* Work task *
The word "single" may appear in some lines of the data; copy every such line.

※

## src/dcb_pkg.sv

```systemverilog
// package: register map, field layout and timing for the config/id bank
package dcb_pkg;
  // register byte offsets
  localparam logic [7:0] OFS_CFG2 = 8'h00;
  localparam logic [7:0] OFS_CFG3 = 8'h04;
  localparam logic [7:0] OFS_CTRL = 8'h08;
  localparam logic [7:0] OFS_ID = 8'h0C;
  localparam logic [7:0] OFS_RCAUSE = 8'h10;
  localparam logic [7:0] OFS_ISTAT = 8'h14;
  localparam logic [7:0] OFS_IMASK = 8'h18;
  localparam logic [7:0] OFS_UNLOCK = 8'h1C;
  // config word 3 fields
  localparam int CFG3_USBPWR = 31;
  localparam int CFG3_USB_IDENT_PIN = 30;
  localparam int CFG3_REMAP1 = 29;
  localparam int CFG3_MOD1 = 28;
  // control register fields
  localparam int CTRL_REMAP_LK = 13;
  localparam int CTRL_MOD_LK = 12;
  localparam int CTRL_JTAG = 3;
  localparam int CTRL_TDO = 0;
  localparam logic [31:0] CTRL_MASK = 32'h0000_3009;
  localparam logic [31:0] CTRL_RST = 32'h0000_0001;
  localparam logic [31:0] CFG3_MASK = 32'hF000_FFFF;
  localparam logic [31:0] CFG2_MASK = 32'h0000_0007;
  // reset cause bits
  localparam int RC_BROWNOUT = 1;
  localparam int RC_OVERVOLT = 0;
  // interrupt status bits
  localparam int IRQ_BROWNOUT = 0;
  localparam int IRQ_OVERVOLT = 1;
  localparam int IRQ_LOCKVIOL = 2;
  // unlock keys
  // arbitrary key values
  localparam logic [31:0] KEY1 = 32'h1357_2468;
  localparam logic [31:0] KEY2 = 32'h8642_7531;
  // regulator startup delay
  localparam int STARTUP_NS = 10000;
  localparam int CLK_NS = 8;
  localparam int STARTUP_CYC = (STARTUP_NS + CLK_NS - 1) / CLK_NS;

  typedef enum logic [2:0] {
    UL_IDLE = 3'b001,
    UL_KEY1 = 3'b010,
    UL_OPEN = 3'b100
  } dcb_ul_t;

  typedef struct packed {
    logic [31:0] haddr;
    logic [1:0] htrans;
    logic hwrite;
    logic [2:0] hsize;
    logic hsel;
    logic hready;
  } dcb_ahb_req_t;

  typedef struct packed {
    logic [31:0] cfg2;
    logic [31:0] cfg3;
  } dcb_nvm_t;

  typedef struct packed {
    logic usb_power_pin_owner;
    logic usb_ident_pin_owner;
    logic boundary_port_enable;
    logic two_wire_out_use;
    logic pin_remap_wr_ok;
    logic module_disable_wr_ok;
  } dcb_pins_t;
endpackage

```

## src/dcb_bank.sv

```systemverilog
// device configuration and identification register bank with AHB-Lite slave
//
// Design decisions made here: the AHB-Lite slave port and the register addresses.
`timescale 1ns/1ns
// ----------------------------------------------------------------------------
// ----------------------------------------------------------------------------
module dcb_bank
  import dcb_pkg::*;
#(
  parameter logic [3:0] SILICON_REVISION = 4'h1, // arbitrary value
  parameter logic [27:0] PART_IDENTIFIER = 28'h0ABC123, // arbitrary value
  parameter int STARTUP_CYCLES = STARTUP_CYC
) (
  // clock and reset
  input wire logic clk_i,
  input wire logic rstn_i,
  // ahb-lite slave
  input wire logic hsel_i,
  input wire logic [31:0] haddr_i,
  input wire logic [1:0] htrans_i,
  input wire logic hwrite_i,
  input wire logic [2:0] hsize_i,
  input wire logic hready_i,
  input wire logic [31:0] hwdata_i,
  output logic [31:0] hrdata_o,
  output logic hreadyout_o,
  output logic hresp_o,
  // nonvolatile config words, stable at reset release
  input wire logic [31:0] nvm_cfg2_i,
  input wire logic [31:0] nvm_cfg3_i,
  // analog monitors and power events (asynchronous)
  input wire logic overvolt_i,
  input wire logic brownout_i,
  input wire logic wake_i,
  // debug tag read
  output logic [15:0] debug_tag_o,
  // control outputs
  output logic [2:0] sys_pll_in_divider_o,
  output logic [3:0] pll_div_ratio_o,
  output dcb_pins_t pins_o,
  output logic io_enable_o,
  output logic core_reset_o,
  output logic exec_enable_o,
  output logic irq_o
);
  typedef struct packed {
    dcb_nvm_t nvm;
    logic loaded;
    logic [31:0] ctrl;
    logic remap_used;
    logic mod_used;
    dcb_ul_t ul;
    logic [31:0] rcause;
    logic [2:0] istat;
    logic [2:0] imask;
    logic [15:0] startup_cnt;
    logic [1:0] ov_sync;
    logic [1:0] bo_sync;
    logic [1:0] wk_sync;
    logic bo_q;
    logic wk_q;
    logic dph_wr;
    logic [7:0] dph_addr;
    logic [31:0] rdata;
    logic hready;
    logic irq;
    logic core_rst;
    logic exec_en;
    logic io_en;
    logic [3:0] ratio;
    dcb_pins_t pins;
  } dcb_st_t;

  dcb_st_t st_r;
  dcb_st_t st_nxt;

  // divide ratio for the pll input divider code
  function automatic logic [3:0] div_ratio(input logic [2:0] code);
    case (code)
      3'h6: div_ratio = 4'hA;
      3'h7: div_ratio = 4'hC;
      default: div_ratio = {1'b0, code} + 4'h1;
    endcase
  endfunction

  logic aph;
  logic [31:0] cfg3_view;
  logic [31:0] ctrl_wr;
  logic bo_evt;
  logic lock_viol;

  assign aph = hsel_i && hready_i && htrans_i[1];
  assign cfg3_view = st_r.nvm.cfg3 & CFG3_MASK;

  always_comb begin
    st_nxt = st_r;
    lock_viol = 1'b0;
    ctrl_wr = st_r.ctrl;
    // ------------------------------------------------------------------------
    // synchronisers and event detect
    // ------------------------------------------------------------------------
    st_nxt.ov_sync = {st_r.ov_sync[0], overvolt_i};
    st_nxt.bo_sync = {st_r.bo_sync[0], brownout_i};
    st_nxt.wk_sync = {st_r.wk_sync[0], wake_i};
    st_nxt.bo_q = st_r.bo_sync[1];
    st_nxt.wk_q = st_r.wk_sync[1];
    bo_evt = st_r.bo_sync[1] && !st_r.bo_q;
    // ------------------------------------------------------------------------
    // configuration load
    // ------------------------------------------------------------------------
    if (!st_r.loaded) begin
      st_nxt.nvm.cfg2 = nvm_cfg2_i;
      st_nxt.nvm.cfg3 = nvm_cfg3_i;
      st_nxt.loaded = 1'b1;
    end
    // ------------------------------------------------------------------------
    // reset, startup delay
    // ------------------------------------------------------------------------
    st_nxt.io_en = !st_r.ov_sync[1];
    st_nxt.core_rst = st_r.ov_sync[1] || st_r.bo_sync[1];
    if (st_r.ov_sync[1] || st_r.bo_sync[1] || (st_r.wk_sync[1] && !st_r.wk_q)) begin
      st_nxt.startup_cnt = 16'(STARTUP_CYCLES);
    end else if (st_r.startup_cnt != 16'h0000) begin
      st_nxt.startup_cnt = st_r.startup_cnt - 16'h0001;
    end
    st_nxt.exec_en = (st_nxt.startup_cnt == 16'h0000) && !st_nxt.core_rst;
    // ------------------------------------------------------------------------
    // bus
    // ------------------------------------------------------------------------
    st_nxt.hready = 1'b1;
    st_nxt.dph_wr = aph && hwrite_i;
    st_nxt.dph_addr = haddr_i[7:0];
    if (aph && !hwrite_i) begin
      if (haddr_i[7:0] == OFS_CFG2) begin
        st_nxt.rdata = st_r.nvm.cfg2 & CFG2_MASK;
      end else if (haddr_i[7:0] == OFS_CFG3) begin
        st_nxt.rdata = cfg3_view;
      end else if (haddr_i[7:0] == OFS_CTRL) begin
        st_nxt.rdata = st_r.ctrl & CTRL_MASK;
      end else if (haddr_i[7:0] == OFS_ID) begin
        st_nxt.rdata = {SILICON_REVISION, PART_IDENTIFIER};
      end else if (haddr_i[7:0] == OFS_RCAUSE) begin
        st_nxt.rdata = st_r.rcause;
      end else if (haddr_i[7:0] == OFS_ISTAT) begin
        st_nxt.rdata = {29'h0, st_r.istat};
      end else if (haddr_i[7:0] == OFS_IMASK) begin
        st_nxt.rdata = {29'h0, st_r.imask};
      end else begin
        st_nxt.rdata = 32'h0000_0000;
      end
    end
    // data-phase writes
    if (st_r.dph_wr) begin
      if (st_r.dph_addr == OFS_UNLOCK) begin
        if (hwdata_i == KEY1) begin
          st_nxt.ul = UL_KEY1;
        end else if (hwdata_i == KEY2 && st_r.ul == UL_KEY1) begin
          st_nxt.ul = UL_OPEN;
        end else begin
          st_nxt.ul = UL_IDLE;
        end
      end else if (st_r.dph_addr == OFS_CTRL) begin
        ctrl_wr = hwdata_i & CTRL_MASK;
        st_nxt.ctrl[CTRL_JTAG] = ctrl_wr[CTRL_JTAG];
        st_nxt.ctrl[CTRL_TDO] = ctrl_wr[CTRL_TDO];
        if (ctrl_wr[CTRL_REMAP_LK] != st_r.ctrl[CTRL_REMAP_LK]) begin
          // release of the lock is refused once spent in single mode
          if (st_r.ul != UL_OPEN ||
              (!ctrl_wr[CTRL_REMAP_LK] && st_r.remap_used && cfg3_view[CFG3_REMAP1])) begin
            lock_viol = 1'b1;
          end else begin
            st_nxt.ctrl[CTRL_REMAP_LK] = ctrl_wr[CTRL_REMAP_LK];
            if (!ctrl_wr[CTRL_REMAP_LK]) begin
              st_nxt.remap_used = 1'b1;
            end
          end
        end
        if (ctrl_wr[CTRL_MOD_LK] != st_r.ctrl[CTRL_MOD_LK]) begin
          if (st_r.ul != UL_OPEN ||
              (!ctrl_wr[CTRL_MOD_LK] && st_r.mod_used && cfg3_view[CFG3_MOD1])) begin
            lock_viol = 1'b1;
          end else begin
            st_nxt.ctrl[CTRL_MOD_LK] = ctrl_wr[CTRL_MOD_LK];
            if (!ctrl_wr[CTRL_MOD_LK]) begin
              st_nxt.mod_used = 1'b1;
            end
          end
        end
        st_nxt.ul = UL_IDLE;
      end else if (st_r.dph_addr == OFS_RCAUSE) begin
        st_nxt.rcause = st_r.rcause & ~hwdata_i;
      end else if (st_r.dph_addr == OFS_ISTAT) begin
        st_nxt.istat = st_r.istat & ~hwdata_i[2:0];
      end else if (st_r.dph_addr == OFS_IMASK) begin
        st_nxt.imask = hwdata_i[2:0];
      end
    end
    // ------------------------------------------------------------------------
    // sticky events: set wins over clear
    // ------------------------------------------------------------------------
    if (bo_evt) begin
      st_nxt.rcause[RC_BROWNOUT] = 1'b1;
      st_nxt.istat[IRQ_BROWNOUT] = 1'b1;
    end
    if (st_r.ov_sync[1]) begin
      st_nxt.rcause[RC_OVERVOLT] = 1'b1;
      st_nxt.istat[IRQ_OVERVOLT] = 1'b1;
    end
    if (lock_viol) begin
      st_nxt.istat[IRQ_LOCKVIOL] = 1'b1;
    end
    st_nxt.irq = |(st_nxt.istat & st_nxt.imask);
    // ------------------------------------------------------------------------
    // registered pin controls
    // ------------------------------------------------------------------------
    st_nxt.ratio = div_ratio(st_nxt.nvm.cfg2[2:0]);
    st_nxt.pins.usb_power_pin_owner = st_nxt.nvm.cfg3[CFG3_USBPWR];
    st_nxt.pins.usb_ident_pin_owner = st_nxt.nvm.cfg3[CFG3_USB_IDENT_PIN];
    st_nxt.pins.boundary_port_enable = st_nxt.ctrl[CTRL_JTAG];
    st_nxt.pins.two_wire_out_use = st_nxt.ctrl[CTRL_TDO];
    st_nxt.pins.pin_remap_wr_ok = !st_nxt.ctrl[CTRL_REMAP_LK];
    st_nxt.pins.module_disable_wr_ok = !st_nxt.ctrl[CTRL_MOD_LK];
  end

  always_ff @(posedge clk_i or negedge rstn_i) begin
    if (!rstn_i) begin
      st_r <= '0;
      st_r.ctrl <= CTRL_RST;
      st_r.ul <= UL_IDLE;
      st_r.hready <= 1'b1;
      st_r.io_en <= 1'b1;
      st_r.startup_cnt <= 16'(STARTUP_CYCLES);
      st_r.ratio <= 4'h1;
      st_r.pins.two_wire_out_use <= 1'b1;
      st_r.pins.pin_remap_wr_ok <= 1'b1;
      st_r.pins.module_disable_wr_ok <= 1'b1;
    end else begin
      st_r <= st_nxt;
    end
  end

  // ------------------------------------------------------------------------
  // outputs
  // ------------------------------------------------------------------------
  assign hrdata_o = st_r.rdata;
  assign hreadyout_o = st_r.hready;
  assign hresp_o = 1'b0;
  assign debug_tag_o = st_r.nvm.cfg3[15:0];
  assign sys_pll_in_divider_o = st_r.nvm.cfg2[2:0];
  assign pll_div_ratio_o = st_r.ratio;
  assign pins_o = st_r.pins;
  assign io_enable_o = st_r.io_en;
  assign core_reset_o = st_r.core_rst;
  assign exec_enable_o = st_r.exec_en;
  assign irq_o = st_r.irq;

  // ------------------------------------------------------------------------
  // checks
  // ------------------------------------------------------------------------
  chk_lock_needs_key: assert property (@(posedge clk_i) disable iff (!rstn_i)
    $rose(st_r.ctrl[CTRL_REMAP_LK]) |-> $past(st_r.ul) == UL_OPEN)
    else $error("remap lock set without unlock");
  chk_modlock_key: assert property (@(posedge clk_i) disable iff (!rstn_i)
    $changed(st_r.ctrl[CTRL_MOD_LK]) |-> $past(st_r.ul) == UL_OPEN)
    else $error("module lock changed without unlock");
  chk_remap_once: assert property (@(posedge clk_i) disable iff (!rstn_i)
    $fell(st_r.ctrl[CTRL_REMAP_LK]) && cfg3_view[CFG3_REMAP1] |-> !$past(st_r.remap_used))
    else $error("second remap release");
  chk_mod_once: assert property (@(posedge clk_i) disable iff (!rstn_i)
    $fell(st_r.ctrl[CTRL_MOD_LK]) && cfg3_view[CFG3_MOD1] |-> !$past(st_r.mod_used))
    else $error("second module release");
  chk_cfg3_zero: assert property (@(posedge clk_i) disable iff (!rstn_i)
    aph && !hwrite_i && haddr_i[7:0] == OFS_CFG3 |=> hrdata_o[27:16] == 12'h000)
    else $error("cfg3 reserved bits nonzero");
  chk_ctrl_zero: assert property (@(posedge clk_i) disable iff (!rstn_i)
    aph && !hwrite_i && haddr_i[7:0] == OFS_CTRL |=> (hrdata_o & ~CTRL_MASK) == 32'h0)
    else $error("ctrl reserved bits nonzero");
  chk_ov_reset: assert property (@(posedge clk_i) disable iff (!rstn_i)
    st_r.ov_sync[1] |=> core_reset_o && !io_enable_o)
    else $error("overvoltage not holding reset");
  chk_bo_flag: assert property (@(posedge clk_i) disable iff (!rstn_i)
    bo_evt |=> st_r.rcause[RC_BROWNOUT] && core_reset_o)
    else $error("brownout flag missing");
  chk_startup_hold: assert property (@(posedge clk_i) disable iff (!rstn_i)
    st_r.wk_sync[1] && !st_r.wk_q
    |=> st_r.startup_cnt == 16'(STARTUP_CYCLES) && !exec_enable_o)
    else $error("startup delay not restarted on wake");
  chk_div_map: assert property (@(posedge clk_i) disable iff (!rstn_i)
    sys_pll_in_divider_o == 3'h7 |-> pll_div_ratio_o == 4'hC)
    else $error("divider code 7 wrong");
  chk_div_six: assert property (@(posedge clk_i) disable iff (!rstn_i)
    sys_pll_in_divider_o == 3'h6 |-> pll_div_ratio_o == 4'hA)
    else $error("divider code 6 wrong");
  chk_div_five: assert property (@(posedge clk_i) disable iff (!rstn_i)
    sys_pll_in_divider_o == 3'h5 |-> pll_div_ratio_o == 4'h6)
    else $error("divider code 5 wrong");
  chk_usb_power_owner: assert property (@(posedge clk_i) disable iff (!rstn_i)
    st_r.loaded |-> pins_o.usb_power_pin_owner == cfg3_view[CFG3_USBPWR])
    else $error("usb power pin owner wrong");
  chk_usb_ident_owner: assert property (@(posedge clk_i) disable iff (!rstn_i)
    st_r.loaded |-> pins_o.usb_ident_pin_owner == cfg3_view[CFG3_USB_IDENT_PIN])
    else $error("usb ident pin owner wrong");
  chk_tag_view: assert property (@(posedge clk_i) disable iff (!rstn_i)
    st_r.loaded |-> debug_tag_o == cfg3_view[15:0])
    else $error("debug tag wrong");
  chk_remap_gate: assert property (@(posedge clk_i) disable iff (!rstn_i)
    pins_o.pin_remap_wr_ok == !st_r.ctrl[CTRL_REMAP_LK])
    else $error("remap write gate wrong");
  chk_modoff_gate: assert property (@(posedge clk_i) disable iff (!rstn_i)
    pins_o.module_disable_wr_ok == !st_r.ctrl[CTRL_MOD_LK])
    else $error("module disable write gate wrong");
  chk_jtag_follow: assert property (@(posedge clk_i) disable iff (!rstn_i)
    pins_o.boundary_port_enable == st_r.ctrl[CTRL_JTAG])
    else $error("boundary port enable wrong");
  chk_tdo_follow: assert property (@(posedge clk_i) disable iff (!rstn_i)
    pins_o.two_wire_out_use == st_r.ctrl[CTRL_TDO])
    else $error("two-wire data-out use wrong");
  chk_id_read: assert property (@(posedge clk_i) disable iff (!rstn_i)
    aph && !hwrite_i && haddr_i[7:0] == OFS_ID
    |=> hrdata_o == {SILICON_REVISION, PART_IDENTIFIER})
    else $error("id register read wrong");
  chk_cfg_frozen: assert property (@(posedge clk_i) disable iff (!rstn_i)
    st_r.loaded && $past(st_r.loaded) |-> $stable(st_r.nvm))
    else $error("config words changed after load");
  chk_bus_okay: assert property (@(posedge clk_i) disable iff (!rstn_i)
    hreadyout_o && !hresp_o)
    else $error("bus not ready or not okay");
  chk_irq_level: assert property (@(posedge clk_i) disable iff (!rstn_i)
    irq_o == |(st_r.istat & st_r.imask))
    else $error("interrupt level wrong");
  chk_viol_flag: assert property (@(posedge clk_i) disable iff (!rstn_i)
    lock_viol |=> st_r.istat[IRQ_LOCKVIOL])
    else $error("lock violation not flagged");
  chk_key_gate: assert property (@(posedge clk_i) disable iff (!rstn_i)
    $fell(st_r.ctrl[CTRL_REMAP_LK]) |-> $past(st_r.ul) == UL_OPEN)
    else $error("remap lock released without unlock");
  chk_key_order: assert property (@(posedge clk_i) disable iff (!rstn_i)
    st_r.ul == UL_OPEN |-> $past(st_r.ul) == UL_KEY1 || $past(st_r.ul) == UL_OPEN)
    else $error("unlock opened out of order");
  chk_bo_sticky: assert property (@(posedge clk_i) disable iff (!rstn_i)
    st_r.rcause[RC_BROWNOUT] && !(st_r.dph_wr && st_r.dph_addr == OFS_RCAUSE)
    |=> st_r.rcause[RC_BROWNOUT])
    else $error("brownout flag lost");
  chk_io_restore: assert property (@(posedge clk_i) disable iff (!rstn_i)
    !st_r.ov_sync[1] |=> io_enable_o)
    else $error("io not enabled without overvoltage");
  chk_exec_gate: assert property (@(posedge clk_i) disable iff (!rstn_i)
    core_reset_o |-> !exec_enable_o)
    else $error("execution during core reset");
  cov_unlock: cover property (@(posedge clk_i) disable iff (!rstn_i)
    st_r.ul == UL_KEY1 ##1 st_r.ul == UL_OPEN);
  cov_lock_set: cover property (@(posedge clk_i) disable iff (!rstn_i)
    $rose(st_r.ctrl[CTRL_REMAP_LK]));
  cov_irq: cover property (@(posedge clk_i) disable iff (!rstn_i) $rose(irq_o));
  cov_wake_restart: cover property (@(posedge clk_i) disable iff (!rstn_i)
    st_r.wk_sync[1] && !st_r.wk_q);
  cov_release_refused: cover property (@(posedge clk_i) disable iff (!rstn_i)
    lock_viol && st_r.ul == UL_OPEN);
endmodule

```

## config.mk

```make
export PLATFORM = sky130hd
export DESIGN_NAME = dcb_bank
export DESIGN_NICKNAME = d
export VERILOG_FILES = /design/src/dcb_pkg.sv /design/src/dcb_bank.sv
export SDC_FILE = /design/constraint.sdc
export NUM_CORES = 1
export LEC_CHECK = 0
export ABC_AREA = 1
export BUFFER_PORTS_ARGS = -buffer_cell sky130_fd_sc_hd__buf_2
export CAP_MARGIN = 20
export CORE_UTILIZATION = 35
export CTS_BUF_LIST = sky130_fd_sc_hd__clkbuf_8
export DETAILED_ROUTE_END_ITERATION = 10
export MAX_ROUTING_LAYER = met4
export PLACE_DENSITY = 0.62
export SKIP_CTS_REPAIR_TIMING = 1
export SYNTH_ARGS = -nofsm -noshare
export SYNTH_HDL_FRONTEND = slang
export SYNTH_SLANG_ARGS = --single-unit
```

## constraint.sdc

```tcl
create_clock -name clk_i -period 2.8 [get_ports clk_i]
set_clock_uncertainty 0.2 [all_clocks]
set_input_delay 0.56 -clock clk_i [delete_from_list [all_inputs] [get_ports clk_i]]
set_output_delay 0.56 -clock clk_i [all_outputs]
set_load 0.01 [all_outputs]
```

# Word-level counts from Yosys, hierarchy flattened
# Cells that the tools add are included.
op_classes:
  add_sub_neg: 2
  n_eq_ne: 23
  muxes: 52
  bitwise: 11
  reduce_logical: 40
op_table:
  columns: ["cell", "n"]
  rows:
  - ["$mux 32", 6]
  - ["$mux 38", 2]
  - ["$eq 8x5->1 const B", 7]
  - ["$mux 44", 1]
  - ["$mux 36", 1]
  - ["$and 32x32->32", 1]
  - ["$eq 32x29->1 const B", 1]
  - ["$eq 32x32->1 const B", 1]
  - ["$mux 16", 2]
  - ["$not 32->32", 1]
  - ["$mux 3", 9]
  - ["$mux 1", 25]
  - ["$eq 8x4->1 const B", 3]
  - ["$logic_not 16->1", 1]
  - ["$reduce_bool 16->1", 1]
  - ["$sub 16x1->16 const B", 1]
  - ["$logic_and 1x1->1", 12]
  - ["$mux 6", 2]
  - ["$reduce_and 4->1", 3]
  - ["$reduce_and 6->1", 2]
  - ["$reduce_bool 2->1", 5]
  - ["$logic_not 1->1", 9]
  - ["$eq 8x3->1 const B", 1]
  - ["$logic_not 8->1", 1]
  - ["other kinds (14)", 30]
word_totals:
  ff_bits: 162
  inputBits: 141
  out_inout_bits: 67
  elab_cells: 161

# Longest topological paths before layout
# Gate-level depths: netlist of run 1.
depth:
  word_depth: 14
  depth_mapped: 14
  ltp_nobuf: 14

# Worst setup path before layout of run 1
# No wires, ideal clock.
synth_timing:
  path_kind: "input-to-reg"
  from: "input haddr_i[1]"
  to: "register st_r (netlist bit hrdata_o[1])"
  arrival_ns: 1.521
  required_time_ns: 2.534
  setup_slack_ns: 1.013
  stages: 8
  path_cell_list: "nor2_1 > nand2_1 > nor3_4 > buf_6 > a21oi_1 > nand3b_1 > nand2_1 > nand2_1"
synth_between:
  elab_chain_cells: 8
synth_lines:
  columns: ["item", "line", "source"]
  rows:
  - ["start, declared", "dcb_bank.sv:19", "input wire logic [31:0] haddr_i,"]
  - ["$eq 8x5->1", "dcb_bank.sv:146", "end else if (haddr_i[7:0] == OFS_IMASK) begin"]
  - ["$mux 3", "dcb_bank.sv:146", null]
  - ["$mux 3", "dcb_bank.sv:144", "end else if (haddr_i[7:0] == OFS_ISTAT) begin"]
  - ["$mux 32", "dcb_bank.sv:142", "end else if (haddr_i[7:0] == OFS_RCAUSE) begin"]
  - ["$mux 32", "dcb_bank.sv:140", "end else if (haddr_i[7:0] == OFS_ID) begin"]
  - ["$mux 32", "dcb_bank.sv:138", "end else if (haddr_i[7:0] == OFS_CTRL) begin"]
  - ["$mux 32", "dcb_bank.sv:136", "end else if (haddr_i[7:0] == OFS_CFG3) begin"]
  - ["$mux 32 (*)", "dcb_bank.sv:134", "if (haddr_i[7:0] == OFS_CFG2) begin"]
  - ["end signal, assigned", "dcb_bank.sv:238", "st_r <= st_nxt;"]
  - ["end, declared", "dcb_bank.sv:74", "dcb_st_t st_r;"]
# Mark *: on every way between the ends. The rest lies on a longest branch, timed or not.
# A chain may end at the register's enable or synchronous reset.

※

* Task result *
          // release of the lock is refused once spent in single mode
export SYNTH_SLANG_ARGS = --single-unit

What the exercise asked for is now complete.